Yes, we are currently working to set up the reservation system. Other improvements are in the works - getting it painted, installing a safer campfire ring, cleaning out old junk, delivering a cord of firewood. I hope to have it up and running by mid July.

Access is from the river only, no road access. Look carefully at the photo taken from up on the ridge, you can see the cabin in the center/lower left.

Here are a few more pics:

Toby Sprunk
Eagle County Open Space
970-471-6776


----------



## swedgen (Mar 29, 2011)

I was there Saturday evening and make it under with a few inches to spare. I have a AAA flip seat on my frame that I flipped forward and went for it. I also do not have a small boat its a 16' Hyside XT with 22" tubes. We started at Pumphouse around 12 or 1 and went past Catamount to the waterfall camp. Made it before dark. I even had to stop and put 5 bales of hay on the raft and feed some horses that are trapped on an island. Good flows and hell of a day. We took out at the pinball boat ramp.


----------



## SteamboatBORN (Sep 22, 2012)

PoppyOscar said:


> how long did it take from two bridges to catamount?


We did it two sats ago in about 2.5 hours with 20-30 min beer/snack break. We had raft and two paddle boards. Could have done it faster but slowed down some because of raft. River was at 6300, so I am sure its faster now.


----------



## SteamboatBORN (Sep 22, 2012)

swedgen said:


> I was there Saturday evening and make it under with a few inches to spare. I have a AAA flip seat on my frame that I flipped forward and went for it. I also do not have a small boat its a 16' Hyside XT with 22" tubes. We started at Pumphouse around 12 or 1 and went past Catamount to the waterfall camp. Made it before dark. I even had to stop and put 5 bales of hay on the raft and feed some horses that are trapped on an island. Good flows and hell of a day. We took out at the pinball boat ramp.
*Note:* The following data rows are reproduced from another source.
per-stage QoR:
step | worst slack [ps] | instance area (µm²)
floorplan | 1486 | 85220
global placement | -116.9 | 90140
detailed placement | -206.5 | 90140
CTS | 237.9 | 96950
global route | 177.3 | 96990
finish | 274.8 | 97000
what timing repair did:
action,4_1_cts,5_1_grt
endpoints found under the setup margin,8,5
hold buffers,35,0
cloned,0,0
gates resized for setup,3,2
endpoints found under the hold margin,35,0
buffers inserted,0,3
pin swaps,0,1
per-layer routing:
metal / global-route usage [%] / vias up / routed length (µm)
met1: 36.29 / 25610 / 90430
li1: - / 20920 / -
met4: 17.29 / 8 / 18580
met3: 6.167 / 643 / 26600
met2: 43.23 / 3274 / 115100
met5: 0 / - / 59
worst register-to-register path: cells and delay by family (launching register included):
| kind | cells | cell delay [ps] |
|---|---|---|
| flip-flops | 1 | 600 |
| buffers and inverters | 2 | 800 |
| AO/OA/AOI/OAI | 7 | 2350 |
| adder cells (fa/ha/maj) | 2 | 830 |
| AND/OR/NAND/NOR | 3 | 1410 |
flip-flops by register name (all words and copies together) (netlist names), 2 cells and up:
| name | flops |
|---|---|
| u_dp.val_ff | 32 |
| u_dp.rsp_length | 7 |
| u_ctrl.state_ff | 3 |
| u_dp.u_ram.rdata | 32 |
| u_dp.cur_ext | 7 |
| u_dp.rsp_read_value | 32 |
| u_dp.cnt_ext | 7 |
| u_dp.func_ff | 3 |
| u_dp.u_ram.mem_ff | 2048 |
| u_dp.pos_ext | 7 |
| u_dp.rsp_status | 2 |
$ cat src/assert_macros.svh
// assertion macros for the pool allocator rtl
// clocked on i_clk, disabled while i_rst_n is low
`ifndef ASSERT_MACROS_SVH
`define ASSERT_MACROS_SVH

// property that must hold at every clock edge out of reset
`define FBPA_ASSERT_ALWAYS(lbl, prop, msg) \
    lbl: assert property (@(posedge i_clk) disable iff (!i_rst_n) (prop)) else $error(msg);

// antecedent in one cycle implies consequent in the next
`define FBPA_ASSERT_NEXT(lbl, ante, cons, msg) \
    lbl: assert property (@(posedge i_clk) disable iff (!i_rst_n) (ante) |=> (cons)) \
        else $error(msg);

`endif

$ cat src/fbpa_pkg.sv
// types and constants of the fixed block pool allocator
// no dependencies
package fbpa_pkg;

    // field widths
    localparam int IDX_W   = 8;
    localparam int BYTES_W = 13;
    localparam int REQ_W   = 16;
    localparam int CNT_W   = 9;
    localparam int OFF_W   = 20;
    localparam int LINK_W  = IDX_W + 1;
    localparam int ACT_W   = 2;

    // largest pool the index field can address
    localparam int IDX_SPACE       = 1 << IDX_W;
    localparam int MAX_BLOCKS_DEF  = 256;

    // shift-add multiplier runs one multiplier bit per step
    localparam int MUL_STEPS = IDX_W;
    localparam int STEP_W    = $clog2(MUL_STEPS);

    // action codes
    localparam logic [ACT_W-1:0] ACT_ALLOC   = 2'd0;
    localparam logic [ACT_W-1:0] ACT_FREE    = 2'd1;
    localparam logic [ACT_W-1:0] ACT_REBUILD = 2'd2;

    // configuration register indexes
    localparam logic CFG_BLOCK_BYTES   = 1'b0;
    localparam logic CFG_BLOCKS_IN_USE = 1'b1;

    // configuration reset values
    localparam logic [BYTES_W-1:0] BLOCK_BYTES_RST   = 13'd64;
    localparam logic [CNT_W-1:0]   BLOCKS_IN_USE_RST = 9'd256;

    // request to the multiplier
    typedef struct packed {
        logic               start;
        logic [BYTES_W-1:0] mcand;
        logic [IDX_W-1:0]   mplier;
    } t_mul_req;

    // response from the multiplier
    typedef struct packed {
        logic             busy;
        logic             done;
        logic [OFF_W-1:0] product;
    } t_mul_rsp;

endpackage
Where are the horses stuck? That's wild and great way to feed them in a situation with high water.


----------



## melted_ice (Feb 4, 2009)

tsprunk said:


> Yes, we are currently working to set up the reservation system. Other improvements are in the works - getting it painted, installing a safer campfire ring, cleaning out old junk, delivering a cord of firewood. I hope to have it up and running by mid July.
> 
> I wouldn't mind being first  and thanks again for all the effort you've put into this stretch of river. It is certainly is more appealing with all the new access points/facilities.


----------



## tsprunk (Feb 27, 2007)

Most welcome, of course. Thanks for the nice words!


----------